[Collected data entries]
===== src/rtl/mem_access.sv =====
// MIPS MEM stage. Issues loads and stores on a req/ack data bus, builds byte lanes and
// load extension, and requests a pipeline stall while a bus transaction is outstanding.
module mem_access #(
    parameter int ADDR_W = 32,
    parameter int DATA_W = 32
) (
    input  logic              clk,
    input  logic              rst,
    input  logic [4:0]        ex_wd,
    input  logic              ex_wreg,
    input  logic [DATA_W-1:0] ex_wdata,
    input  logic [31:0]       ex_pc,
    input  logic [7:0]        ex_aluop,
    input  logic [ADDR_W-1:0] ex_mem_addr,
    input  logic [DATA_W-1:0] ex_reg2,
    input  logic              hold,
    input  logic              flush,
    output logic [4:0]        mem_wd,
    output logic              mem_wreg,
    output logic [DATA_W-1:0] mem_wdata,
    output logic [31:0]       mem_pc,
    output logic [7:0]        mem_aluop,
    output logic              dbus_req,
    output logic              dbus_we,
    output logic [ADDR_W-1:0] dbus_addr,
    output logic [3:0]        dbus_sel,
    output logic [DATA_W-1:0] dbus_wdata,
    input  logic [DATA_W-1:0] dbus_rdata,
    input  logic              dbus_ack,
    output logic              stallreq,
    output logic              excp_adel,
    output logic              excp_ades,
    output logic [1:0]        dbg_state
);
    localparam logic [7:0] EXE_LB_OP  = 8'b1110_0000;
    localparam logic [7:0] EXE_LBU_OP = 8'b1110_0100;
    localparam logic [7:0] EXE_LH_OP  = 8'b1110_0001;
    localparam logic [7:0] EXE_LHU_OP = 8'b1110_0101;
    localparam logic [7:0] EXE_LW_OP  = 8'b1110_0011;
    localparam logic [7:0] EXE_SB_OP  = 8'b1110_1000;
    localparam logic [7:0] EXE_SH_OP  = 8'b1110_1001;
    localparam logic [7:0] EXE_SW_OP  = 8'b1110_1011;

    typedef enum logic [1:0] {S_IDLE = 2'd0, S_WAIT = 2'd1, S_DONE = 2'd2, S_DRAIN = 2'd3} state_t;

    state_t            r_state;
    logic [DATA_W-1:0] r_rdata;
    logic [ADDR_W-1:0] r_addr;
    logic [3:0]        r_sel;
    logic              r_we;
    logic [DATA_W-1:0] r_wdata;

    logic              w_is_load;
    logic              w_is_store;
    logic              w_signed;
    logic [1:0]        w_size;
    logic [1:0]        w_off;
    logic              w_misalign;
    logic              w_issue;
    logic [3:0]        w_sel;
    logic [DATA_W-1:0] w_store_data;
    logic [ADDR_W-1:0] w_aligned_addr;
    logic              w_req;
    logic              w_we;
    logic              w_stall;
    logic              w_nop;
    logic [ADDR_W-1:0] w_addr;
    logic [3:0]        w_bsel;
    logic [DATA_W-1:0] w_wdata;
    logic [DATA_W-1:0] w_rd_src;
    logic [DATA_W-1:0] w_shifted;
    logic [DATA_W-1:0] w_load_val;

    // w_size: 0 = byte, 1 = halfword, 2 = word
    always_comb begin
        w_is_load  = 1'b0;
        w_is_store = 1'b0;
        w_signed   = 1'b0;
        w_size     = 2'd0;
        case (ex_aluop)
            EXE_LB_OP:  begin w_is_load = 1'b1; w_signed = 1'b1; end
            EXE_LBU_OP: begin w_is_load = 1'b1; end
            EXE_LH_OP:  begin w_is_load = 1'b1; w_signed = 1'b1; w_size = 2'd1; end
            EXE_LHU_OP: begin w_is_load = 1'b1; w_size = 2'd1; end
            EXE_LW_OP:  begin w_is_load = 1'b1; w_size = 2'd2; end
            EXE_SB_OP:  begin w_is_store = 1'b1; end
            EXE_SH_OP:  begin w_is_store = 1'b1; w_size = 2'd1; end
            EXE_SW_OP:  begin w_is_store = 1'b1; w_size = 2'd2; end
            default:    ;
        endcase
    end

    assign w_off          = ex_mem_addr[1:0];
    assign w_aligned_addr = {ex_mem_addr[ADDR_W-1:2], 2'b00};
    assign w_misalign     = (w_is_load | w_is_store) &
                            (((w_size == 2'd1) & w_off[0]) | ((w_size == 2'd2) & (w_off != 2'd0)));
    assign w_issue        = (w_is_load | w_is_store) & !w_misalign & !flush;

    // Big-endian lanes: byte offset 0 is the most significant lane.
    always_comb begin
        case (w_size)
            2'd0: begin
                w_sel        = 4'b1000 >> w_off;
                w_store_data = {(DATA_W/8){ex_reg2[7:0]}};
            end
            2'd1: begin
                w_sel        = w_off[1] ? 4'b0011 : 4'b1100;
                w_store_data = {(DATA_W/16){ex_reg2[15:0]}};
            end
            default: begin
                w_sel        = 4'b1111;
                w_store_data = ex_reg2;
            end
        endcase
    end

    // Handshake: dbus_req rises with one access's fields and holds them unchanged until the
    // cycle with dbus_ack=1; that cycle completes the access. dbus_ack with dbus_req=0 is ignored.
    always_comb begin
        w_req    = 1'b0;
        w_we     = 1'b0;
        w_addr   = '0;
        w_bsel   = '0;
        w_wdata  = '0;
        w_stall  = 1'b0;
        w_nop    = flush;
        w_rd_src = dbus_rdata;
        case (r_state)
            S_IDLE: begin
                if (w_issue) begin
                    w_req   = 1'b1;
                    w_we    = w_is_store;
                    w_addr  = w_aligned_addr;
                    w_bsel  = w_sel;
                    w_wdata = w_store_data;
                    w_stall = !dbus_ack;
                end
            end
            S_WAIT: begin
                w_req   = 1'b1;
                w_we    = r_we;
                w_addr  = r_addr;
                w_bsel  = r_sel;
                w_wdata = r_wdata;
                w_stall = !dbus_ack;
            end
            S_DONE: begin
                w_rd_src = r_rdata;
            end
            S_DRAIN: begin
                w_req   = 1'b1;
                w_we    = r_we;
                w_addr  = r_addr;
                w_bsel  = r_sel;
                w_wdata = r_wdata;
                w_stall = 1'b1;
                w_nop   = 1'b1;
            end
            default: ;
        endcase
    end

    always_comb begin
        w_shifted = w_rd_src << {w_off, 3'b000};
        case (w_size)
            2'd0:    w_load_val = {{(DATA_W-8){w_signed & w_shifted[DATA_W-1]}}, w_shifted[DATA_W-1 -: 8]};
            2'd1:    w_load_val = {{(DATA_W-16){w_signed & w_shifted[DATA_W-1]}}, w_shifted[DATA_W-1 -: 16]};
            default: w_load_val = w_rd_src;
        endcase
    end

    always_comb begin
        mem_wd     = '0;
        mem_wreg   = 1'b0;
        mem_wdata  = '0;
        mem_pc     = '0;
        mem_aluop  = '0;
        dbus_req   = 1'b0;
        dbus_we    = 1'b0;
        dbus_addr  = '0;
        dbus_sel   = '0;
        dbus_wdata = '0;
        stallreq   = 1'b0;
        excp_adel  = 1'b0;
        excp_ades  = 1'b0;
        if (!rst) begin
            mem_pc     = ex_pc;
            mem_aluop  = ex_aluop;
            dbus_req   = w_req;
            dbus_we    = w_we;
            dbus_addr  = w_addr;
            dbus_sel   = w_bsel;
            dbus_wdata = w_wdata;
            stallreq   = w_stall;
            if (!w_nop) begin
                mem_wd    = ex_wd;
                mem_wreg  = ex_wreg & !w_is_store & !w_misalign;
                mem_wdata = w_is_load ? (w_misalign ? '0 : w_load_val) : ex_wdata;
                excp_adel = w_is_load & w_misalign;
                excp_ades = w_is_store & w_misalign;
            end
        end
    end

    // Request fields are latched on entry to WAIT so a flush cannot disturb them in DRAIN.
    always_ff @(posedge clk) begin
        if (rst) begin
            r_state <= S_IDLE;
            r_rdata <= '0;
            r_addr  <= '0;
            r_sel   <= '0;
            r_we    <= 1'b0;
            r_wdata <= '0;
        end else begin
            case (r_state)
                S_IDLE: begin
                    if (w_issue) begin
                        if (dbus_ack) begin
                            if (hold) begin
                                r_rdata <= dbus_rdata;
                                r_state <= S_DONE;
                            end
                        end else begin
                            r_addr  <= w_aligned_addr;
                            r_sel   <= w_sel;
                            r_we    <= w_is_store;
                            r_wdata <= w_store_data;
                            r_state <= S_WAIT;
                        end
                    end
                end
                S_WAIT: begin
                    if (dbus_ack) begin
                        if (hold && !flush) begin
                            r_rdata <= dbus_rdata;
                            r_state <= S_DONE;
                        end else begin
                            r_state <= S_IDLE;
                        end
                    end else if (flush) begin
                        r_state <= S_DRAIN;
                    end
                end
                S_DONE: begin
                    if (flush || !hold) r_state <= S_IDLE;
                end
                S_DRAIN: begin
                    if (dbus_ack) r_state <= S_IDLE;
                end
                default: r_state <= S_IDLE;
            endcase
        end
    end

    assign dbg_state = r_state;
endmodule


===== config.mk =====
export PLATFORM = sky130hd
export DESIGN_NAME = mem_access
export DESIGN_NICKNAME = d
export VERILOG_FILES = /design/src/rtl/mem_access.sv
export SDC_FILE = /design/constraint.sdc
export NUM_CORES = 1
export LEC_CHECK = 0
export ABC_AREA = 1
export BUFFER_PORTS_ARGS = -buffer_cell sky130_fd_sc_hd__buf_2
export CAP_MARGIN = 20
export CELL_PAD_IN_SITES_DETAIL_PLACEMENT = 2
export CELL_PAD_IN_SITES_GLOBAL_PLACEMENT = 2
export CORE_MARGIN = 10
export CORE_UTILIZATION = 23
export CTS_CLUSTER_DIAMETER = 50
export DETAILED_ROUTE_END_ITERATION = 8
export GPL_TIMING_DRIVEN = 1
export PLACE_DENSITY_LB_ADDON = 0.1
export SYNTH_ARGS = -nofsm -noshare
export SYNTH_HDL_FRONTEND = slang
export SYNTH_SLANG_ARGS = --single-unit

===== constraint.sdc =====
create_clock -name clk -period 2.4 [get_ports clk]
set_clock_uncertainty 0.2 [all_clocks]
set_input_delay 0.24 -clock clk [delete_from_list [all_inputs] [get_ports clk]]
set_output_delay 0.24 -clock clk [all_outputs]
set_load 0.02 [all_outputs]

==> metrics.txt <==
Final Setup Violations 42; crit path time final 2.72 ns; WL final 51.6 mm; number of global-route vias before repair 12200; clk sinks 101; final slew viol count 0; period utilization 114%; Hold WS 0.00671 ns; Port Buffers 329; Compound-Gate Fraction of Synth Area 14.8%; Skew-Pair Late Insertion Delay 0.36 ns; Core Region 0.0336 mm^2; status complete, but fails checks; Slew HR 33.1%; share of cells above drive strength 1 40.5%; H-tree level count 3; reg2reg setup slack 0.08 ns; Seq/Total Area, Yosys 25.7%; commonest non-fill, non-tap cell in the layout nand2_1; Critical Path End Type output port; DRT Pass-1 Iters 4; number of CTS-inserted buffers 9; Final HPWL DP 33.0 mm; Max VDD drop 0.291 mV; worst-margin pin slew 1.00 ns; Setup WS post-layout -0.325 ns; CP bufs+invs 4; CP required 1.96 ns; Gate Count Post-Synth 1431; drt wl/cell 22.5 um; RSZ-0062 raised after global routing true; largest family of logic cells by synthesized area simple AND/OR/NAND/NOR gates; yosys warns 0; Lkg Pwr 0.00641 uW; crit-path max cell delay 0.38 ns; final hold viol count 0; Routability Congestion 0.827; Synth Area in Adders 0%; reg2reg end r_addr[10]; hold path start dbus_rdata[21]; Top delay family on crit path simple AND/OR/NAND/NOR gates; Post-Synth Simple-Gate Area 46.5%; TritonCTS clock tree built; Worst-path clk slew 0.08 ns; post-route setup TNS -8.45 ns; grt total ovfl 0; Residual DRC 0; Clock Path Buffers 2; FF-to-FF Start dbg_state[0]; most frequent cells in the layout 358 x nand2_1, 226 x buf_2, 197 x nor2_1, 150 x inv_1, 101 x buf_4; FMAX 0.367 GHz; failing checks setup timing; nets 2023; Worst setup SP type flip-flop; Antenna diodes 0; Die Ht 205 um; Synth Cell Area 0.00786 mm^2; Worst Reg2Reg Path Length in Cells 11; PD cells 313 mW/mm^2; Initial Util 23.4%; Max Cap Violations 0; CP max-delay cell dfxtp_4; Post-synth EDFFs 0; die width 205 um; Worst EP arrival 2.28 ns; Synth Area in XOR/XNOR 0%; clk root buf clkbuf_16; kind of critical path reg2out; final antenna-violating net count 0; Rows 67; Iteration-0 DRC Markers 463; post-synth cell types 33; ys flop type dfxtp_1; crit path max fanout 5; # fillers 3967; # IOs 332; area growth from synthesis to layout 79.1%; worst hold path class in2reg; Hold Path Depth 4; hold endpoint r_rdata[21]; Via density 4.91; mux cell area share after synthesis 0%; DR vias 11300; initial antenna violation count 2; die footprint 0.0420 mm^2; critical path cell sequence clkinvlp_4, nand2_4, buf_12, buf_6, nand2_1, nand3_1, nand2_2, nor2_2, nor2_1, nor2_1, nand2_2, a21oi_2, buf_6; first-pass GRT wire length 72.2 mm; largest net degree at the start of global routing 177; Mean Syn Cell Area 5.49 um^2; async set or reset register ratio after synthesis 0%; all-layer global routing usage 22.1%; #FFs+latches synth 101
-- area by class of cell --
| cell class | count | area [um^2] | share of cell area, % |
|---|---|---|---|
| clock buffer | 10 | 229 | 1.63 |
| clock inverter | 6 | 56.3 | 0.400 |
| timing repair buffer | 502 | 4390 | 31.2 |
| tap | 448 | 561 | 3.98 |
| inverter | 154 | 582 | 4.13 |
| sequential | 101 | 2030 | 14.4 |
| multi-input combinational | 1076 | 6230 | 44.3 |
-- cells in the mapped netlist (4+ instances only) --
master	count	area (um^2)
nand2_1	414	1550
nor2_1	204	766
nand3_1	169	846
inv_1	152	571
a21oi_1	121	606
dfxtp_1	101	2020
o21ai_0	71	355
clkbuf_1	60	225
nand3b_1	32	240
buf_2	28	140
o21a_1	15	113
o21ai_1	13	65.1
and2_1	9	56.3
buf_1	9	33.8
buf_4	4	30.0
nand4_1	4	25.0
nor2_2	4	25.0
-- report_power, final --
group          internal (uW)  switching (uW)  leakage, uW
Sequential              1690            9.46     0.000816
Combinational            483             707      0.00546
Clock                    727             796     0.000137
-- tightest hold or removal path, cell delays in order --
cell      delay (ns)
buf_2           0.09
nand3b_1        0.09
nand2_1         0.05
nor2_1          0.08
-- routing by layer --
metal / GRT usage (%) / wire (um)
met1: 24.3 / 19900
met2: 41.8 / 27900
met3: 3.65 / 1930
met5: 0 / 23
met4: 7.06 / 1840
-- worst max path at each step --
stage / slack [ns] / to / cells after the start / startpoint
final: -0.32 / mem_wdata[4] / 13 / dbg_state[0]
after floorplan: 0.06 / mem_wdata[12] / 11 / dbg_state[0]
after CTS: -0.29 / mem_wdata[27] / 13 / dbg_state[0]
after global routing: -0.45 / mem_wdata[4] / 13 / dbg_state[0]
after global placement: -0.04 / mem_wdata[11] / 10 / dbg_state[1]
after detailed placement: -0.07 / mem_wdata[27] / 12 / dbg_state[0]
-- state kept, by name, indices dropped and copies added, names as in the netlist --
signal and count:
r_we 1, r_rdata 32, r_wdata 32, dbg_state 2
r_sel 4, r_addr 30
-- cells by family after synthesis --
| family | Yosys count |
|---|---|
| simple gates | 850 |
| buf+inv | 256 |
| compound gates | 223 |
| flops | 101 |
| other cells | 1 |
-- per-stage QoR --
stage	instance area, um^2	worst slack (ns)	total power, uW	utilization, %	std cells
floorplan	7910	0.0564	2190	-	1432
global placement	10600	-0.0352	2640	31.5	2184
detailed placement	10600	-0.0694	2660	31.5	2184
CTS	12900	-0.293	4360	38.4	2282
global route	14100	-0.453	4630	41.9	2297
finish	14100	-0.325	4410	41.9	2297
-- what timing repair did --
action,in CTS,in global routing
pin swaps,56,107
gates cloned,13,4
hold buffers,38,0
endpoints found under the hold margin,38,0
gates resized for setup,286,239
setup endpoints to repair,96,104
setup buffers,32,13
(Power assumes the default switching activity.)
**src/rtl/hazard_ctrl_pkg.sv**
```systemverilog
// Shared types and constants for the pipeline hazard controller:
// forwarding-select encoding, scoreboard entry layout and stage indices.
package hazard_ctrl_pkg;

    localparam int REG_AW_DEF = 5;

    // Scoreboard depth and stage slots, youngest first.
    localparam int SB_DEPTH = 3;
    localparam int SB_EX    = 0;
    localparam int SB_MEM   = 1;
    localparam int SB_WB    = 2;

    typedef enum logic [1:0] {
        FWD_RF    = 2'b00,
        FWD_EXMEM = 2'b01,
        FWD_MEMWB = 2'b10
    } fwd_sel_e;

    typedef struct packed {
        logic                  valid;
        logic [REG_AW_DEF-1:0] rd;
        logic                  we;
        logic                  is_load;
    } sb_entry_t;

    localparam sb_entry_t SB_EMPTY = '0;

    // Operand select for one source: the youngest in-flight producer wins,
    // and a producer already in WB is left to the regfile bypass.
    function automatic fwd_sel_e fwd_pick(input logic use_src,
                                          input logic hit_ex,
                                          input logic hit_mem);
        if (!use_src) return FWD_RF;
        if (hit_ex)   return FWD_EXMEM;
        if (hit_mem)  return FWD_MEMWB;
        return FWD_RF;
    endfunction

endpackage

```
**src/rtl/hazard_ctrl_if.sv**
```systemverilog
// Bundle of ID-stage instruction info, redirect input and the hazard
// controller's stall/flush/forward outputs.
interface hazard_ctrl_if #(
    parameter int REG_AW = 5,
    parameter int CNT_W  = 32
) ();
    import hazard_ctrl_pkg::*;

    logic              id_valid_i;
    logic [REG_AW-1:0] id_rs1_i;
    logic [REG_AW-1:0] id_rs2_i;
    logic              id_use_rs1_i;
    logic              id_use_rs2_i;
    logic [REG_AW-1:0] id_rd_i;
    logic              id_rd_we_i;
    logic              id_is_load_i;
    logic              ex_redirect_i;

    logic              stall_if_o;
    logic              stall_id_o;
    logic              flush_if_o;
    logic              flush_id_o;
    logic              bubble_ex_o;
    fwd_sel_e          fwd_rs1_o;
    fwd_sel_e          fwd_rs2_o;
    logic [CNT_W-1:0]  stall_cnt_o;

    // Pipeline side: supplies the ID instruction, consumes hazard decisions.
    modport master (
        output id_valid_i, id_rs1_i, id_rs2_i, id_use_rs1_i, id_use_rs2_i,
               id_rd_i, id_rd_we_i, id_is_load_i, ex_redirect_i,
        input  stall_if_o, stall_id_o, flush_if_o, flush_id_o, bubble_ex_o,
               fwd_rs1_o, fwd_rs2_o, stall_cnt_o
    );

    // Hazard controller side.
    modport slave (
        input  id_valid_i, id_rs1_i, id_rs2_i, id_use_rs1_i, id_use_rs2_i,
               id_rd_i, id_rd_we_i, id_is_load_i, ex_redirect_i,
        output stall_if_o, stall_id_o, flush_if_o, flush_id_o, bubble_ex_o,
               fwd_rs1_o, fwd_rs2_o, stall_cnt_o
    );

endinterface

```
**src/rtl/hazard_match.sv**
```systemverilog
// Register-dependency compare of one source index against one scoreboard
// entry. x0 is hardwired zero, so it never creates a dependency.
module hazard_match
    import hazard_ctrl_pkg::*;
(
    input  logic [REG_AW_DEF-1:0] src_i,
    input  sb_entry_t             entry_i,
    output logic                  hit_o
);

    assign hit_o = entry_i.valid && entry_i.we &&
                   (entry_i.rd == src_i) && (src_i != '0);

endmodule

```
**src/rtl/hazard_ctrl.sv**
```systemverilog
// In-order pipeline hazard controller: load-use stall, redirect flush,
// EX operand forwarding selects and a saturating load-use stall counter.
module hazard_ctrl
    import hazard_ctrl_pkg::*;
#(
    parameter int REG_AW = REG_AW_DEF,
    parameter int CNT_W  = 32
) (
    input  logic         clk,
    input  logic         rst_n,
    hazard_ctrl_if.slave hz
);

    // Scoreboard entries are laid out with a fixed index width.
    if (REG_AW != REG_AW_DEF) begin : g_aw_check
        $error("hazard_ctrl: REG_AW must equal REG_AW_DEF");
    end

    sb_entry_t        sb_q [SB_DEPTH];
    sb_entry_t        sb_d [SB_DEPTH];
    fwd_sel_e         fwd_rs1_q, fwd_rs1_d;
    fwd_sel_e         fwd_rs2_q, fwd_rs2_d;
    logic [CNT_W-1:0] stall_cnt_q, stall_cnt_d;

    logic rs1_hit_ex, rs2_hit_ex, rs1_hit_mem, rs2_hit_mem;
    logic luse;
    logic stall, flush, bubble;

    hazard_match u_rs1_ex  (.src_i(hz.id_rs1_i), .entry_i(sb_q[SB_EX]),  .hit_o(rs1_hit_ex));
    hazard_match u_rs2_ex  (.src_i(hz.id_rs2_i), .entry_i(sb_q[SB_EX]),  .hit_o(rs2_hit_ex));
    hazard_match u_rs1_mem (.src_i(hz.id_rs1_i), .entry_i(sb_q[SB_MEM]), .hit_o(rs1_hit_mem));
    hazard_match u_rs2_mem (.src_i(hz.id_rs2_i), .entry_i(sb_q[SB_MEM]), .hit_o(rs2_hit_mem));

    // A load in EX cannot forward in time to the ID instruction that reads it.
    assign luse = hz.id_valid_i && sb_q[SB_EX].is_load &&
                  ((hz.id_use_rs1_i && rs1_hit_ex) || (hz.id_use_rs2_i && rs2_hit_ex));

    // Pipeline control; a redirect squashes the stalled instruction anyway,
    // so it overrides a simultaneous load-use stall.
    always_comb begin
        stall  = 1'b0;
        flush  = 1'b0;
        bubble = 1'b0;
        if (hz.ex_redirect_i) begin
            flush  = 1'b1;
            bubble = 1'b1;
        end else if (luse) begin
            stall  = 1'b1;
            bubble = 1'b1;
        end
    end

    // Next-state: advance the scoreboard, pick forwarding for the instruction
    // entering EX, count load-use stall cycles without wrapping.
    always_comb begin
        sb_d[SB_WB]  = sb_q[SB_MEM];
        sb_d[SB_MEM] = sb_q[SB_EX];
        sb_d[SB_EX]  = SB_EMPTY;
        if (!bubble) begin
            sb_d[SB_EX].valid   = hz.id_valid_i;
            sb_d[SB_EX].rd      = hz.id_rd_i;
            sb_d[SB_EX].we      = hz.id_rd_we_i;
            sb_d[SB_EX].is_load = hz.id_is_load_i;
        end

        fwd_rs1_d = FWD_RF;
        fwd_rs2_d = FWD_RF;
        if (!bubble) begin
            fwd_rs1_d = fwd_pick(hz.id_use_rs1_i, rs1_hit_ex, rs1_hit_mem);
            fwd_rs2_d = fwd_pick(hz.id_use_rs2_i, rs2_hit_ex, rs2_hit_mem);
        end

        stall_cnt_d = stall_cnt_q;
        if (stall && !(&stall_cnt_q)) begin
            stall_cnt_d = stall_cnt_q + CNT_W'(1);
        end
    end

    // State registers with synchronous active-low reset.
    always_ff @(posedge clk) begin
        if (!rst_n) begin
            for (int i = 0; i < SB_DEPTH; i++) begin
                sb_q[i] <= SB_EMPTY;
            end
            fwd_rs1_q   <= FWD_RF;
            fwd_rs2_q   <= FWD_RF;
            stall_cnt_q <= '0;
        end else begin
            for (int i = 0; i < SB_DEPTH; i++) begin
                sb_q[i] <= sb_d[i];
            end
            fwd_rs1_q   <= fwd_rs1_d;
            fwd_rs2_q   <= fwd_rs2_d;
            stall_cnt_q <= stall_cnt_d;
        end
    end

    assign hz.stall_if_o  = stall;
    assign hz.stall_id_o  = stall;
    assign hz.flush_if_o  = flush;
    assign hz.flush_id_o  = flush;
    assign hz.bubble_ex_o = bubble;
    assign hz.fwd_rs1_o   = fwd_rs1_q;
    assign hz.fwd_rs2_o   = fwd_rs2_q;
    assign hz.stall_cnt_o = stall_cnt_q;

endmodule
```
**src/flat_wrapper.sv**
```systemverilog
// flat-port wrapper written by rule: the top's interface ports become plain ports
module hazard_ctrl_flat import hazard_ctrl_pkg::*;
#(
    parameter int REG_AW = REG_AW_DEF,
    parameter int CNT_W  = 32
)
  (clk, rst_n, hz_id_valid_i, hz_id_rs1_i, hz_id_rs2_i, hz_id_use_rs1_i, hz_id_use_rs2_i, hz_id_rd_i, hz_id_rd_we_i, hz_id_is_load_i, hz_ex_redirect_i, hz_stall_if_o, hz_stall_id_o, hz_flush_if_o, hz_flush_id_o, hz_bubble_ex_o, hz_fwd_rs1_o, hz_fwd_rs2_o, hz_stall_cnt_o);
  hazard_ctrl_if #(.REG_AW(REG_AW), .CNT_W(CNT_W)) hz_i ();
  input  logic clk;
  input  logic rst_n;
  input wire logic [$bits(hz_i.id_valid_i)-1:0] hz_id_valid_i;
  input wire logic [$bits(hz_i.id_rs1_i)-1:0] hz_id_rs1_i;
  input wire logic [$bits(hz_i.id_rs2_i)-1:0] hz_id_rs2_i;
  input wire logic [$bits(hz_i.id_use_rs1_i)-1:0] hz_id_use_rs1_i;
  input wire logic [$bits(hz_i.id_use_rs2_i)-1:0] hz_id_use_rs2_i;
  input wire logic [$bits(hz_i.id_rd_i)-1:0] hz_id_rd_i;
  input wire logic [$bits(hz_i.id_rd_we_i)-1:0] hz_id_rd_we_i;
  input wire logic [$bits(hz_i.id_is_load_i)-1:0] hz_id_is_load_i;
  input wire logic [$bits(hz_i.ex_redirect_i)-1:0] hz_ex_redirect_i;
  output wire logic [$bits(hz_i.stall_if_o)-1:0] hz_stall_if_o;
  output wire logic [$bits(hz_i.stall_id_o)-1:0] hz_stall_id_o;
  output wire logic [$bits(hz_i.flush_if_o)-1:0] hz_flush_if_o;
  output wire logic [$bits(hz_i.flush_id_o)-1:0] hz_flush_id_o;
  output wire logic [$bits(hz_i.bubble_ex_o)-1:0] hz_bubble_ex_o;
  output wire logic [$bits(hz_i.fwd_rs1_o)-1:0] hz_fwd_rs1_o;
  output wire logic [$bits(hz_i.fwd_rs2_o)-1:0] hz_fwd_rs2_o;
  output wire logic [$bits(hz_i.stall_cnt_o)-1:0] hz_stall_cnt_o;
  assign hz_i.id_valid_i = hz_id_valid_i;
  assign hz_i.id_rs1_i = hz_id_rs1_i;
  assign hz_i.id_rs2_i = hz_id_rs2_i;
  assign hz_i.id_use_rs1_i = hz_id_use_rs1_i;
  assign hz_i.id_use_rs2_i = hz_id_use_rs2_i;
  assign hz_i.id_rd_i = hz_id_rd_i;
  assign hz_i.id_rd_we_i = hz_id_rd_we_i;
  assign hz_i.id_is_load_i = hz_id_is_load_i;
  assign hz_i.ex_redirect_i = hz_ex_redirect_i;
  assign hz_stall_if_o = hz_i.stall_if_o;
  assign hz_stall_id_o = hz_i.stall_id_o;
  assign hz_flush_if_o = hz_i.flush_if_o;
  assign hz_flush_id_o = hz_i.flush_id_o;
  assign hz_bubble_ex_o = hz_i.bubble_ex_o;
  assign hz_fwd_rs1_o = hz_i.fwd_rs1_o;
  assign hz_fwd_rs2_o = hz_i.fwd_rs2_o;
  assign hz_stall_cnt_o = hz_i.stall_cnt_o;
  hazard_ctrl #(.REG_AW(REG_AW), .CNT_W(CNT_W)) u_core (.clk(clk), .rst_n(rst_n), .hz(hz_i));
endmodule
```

◆ **Task goal**: Your answer should be a single number: the count of lines above with the word "netlist".

◆ **Solution for this problem**: 2